In diesem Augenblick kam ein Mann auf sie zu, der sich geschickt dem Schwanken des Schiffs anpaßte. Er trug mit Litzen verzierte Lederkleidung und eine engsitzende, gestreifte Kappe. Sein Gesicht war von einer ausgeprägten Hakennase und einem fröhlichen Grinsen gezeichnet. Der sieht aus wie einer, auf den man im Kampf zählen kann, dachte Kit, doch sie registrierte auch, daß er keine Waffen trug. Statt dessen hingen ein Kompaß und ein Sehglas an seinem Gürtel. Es war offenbar der Kapitän der »Silberhecht«.

»Seid gegrüßt, Patrick und Stratke«, strahlte er, während er ihnen abwechselnd kräftig die Hand schüttelte. Dann erst hatte er Augen für Kitiara. »Und wer ist diese hübsche junge Dame?«

»Kitiara Uth Matar«, erklärte sie und trat vor, um ihm die Hand zu reichen.

»Meine Verlobte«, ergänzte Patrick sofort, ohne das Stirnrunzeln zu beachten, das Kit ihm zuwarf.

Anstatt ihr die Hand zu schütteln, beugte sich der Kapitän tief über ihr Handgelenk und küßte es.

Ein Ausdruck des Befremdens malte sich auf Kits Gesicht. Die Manieren des Kapitäns waren so gut wie die seines Herrn, obwohl Kitiara den Eindruck hatte, daß sich hinter dem samtenen Äußeren ein stahlharter Kerl verbarg.

»La Cava«, sagte er selbstbewußt, als er sich aufrichtete. »Zu Euren Diensten, Madame.« Seine Augen verrieten, daß ihm jetzt, etwas verspätet etwas einfiel. »Uth Matar?« fragte er.

Kitiara nickte eifrig. »Vielleicht habt Ihr von meinem Vater gehört«, meinte sie rasch. »Gregor Uth Matar. Er ist weit und breit bekannt…«

»Als?« fragte La Cava, der ihre Hand losließ, ihr aber weiter ins Gesicht sah.

»Als?« wiederholte Kitiara verwirrt.

»Nun, bekannt als was?« fragte La Cava ganz selbstverständlich.

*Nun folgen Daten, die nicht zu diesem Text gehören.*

`config.mk`:
```
export PLATFORM = sky130hd
export DESIGN_NAME = rr_grant_arbiter
export DESIGN_NICKNAME = d
export VERILOG_FILES = /design/src/rtl/rr_grant_arbiter.sv
export SDC_FILE = /design/constraint.sdc
export NUM_CORES = 1
export LEC_CHECK = 0
export BUFFER_PORTS_ARGS = -buffer_cell sky130_fd_sc_hd__clkbuf_2
export CAP_MARGIN = 25
export CELL_PAD_IN_SITES_DETAIL_PLACEMENT = 1
export CELL_PAD_IN_SITES_GLOBAL_PLACEMENT = 2
export CORE_ASPECT_RATIO = 1.1
export CORE_MARGIN = 10
export CORE_UTILIZATION = 36
export DETAILED_ROUTE_END_ITERATION = 12
export PLACE_DENSITY = 0.82
export SLEW_MARGIN = 20
export SYNTH_ARGS = -nofsm -noshare
export SYNTH_HDL_FRONTEND = slang
export SYNTH_SLANG_ARGS = --single-unit
```
`constraint.sdc`:
```
create_clock -name clk -period 2 [get_ports clk]
set_input_delay 0.3 -clock clk [delete_from_list [all_inputs] [get_ports clk]]
set_output_delay 0.3 -clock clk [all_outputs]
set_load 0.005 [all_outputs]
```
`src/rtl/rr_grant_arbiter.sv`:
```
// Round-robin arbiter over 2**N requesters; registered one-hot grant plus index, 1-cycle req->gnt.
// A grant is held until done, withdrawal of the owner's req, or MAX_HOLD expiry; no preemption.
module rr_grant_arbiter #(
  parameter int N        = 2,
  parameter int MAX_HOLD = 8
) (
  input  logic            clk,
  input  logic            rst_n,
  input  logic [2**N-1:0] req,
  input  logic            done,
  output logic [2**N-1:0] gnt,
  output logic [N-1:0]    gnt_idx,
  output logic            gnt_valid,
  output logic            timeout
);

  localparam int NR = 2**N;
  localparam logic [15:0] HOLD_LIM = 16'((MAX_HOLD == 0) ? 0 : MAX_HOLD - 1);

  typedef enum logic {IDLE, BUSY} state_t;

  state_t          state_q, state_d;
  logic [NR-1:0]   gnt_q, gnt_d;
  logic [N-1:0]    gnt_idx_q, gnt_idx_d;
  logic [N-1:0]    last_q, last_d;
  logic [15:0]     hold_cnt_q, hold_cnt_d;
  logic            timeout_q, timeout_d;

  logic [N-1:0]    cand;
  logic [N-1:0]    winner;
  logic            found;
  logic            rel_done, rel_wd, rel_to;

  // Scan last+1, last+2, ... wrapping; the final candidate is last itself.
  always_comb begin
    cand   = '0;
    winner = '0;
    found  = 1'b0;
    for (int i = 1; i <= NR; i++) begin
      cand = last_q + N'(i);
      if (!found && req[cand]) begin
        winner = cand;
        found  = 1'b1;
      end
    end
  end

  assign rel_done = done;
  assign rel_wd   = !req[gnt_idx_q];
  assign rel_to   = (MAX_HOLD != 0) && (hold_cnt_q == HOLD_LIM);

  always_comb begin
    state_d    = state_q;
    gnt_d      = gnt_q;
    gnt_idx_d  = gnt_idx_q;
    last_d     = last_q;
    hold_cnt_d = hold_cnt_q;
    timeout_d  = 1'b0;
    case (state_q)
      IDLE: begin
        gnt_d = '0;
        if (found) begin
          gnt_d[winner] = 1'b1;
          gnt_idx_d     = winner;
          hold_cnt_d    = '0;
          state_d       = BUSY;
        end
      end
      BUSY: begin
        hold_cnt_d = (hold_cnt_q == 16'hFFFF) ? hold_cnt_q : hold_cnt_q + 16'd1;
        if (rel_done || rel_wd || rel_to) begin
          last_d    = gnt_idx_q;
          gnt_d     = '0;
          state_d   = IDLE;
          // Flag only revocations the owner did not also ask for.
          timeout_d = rel_to && !rel_done && !rel_wd;
        end
      end
      default: state_d = IDLE;
    endcase
  end

  always_ff @(posedge clk or negedge rst_n) begin
    if (!rst_n) begin
      state_q    <= IDLE;
      gnt_q      <= '0;
      gnt_idx_q  <= '0;
      last_q     <= '1;
      hold_cnt_q <= '0;
      timeout_q  <= 1'b0;
    end else begin
      state_q    <= state_d;
      gnt_q      <= gnt_d;
      gnt_idx_q  <= gnt_idx_d;
      last_q     <= last_d;
      hold_cnt_q <= hold_cnt_d;
      timeout_q  <= timeout_d;
    end
  end

  assign gnt       = gnt_q;
  assign gnt_idx   = gnt_idx_q;
  assign gnt_valid = (state_q == BUSY);
  assign timeout   = timeout_q;

endmodule

```
==> results of run 1 <==
-- placed cells by master, fill, tap and decap left out, types with 2 or more instances in the layout --
cell type / instances
nand3_1: 7
dfstp_2: 2
o2bb2ai_1: 2
a31oi_1: 3
o22ai_1: 2
o21ai_1: 5
inv_1: 9
mux2i_1: 8
nor2_1: 8
clkbuf_8: 3
o211ai_1: 4
nand4_1: 5
nand2b_1: 7
buf_4: 6
o21ai_0: 2
nand2_1: 14
xnor2_1: 2
nor3_1: 3
a32o_1: 2
mux2_1: 3
nor2b_1: 2
nor4_1: 5
clkbuf_2: 14
o31ai_1: 3
a21oi_1: 6
dfrtp_1: 24
and4_1: 3
-- state kept, by name, summed over array words and instances, names as in the netlist --
| register | count |
|---|---|
| gnt | 4 |
| hold_cnt_q | 16 |
| timeout | 1 |
| gnt_idx | 2 |
| last_q | 2 |
| gnt_valid | 1 |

»Oh«, sagte Kit betreten. »Als großer Glücksritter. Ein unvergleichbarer Kämpfer. Ein rechtschaffender und ehrenhafter Mann.«

»Ja, natürlich«, sagte La Cava. Er überlegte noch einen Moment, bevor sein Gesicht zu einer höflichen Maske wurde. »Nein«, erklärte er, »ich habe noch nicht von ihm gehört.«

Patrick zog La Cava beiseite und flüsterte ihm etwas ins Ohr. Der Kapitän nickte und rief: »Lurie!«

Ein großer, knochiger Mann mit vernarbter Haut kam eilig zum Kapitän gelaufen. Sein Gesichtsausdruck war unterwürfig. Er war nur mit einer kurzen Lederhose bekleidet und gehörte offenbar zu den Maats.